# [Records for the task]
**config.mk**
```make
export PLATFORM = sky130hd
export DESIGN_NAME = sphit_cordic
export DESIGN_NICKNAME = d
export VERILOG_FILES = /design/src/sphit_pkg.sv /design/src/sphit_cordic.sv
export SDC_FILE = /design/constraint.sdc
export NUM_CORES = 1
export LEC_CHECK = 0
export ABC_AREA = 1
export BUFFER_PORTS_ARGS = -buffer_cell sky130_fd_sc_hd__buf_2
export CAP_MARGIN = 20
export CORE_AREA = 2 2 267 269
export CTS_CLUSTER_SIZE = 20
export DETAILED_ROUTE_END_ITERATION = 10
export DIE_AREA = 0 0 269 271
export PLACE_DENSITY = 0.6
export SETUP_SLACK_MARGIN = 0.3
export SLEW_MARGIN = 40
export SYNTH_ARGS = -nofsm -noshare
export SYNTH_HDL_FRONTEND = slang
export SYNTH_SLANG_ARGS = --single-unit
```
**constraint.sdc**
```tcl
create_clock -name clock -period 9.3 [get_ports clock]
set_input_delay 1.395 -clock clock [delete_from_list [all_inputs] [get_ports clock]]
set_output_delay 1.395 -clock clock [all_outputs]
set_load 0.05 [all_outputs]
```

--

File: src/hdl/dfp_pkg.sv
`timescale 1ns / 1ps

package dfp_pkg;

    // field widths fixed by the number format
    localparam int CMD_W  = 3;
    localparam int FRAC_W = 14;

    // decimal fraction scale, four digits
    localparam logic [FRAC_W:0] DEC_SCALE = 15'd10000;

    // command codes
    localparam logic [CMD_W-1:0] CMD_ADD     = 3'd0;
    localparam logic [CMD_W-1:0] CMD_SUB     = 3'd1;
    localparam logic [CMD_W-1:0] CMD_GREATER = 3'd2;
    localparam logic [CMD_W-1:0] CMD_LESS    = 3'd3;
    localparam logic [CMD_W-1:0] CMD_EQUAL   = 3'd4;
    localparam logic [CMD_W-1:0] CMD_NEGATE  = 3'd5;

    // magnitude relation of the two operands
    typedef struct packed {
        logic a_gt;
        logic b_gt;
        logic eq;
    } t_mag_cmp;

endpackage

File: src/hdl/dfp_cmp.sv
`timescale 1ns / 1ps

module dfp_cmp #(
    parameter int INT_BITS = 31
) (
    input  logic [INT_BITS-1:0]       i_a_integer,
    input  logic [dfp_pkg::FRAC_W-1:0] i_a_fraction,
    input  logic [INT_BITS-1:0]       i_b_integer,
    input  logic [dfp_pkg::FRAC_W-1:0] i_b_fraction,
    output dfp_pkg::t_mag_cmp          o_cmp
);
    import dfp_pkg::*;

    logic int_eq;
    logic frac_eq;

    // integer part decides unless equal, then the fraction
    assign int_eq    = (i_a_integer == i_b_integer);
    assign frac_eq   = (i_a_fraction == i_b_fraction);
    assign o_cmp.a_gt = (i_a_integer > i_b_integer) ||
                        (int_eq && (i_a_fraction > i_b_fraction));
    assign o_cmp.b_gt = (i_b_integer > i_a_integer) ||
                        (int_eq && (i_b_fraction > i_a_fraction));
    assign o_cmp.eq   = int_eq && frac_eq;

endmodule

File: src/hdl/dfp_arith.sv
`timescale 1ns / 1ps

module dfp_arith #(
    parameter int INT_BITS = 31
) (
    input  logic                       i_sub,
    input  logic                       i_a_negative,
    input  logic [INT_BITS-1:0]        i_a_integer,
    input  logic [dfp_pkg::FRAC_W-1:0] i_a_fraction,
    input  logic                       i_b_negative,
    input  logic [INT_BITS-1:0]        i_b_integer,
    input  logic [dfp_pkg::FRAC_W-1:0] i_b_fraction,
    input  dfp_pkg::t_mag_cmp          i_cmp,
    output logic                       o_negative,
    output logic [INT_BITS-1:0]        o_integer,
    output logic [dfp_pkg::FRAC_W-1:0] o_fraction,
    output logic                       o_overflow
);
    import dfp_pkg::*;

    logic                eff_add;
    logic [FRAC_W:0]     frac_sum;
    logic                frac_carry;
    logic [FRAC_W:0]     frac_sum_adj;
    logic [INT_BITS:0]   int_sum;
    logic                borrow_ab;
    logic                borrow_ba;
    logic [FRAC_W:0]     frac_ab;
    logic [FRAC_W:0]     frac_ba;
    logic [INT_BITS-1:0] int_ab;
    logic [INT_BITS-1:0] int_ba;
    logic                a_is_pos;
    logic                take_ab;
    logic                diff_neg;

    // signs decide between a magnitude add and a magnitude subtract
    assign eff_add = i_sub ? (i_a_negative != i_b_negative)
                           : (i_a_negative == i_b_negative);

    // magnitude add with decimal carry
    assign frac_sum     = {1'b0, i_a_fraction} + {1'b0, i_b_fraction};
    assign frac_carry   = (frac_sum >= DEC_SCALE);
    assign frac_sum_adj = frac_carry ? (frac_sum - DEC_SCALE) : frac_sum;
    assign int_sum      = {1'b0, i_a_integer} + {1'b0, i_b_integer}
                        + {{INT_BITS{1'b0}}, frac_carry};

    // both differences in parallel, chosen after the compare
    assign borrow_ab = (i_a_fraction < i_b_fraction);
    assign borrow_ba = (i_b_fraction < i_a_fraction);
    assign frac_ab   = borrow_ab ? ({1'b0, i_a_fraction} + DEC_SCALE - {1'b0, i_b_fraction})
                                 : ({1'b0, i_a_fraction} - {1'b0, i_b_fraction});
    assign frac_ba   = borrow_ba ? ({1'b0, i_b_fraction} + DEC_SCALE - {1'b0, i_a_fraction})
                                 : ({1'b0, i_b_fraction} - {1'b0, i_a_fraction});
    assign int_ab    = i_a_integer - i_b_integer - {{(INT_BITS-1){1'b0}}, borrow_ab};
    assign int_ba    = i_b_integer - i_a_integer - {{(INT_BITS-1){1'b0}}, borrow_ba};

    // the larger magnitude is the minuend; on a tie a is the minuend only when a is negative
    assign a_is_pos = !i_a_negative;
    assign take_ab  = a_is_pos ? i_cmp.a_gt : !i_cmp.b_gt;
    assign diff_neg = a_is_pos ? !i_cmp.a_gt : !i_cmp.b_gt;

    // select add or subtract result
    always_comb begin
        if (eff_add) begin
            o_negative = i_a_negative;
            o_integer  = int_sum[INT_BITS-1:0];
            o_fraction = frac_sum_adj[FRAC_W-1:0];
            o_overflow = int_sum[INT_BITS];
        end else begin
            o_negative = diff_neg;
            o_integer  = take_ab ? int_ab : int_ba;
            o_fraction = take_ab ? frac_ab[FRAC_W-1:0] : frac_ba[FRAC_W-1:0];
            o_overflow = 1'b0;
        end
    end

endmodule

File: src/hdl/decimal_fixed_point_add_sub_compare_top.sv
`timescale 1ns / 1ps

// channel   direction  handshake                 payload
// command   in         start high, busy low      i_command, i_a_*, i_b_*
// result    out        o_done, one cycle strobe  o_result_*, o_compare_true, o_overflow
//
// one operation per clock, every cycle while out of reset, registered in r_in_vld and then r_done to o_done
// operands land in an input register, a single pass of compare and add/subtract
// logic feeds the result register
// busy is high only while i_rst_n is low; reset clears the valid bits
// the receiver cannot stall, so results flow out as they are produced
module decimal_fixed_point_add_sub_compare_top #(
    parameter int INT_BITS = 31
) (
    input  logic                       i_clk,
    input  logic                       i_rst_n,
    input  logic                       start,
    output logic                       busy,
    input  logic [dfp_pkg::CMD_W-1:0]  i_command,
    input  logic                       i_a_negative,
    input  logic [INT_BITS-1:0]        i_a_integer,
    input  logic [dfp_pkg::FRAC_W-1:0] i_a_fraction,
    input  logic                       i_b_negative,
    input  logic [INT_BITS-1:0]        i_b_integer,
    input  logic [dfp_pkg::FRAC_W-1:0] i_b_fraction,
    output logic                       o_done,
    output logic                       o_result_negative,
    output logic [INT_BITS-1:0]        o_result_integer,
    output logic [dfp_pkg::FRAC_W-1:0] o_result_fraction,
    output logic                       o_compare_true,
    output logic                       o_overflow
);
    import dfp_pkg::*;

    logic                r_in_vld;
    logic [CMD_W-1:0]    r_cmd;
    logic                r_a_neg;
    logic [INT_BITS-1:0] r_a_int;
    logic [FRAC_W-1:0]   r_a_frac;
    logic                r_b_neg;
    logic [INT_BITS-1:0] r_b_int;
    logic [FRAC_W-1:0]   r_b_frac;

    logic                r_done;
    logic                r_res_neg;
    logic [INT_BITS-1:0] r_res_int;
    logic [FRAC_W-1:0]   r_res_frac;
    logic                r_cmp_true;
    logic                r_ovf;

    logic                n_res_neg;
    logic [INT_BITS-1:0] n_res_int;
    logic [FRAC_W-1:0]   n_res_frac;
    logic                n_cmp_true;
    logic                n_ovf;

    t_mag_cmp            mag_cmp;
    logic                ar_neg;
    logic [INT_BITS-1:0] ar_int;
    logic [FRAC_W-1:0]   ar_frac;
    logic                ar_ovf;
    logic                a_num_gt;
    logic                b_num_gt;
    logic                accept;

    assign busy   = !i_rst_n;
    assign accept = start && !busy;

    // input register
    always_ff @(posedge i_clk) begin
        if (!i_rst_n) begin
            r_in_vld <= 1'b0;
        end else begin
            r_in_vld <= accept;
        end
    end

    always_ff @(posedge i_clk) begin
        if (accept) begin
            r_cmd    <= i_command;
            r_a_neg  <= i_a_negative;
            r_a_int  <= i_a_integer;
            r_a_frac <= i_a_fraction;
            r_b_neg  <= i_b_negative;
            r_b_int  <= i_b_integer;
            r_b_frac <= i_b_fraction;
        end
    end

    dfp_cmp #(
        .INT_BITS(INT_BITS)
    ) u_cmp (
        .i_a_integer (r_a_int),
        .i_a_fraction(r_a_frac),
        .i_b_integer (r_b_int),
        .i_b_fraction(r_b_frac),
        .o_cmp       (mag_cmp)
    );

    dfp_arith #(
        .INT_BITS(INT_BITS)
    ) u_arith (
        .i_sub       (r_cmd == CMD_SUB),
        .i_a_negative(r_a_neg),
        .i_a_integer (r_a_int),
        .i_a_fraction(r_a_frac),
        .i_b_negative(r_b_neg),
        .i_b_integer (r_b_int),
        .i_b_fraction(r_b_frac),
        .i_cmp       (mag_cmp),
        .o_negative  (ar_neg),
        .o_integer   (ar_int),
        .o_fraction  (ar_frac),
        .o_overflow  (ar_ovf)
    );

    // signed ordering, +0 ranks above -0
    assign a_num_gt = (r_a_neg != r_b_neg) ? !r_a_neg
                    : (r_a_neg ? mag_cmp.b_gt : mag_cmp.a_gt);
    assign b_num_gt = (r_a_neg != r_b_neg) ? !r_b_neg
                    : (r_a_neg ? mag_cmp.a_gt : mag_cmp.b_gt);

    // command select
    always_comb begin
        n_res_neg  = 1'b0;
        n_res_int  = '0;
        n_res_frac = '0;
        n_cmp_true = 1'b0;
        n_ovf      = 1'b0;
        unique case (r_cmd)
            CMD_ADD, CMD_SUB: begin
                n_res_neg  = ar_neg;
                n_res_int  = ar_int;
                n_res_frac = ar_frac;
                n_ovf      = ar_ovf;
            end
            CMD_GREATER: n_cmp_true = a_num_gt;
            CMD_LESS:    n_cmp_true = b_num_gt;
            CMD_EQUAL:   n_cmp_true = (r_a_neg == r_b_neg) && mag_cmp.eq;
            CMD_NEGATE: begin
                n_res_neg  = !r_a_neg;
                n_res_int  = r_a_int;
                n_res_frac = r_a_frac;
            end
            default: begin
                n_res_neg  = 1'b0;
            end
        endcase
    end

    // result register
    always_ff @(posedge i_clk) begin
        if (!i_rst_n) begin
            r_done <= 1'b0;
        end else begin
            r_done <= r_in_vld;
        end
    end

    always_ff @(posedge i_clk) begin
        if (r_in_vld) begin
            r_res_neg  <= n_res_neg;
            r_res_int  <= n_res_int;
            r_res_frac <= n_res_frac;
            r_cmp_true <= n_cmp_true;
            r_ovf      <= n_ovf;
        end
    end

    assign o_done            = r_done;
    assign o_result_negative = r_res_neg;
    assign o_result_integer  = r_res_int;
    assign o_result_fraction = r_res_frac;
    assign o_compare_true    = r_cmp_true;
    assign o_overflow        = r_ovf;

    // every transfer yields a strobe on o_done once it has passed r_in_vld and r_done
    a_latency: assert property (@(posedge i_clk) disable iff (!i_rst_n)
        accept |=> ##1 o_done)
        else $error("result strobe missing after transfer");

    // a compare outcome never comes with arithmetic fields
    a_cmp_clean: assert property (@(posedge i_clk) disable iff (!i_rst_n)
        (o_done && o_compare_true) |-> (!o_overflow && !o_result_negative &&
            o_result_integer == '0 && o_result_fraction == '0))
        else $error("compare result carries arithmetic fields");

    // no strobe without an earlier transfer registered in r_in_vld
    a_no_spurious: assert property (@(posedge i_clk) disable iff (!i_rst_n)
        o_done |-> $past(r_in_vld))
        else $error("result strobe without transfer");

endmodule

# [Your task]
Reply with the number only, stating how many lines in the listing hold the string "after".

# [Response to this exercise]
2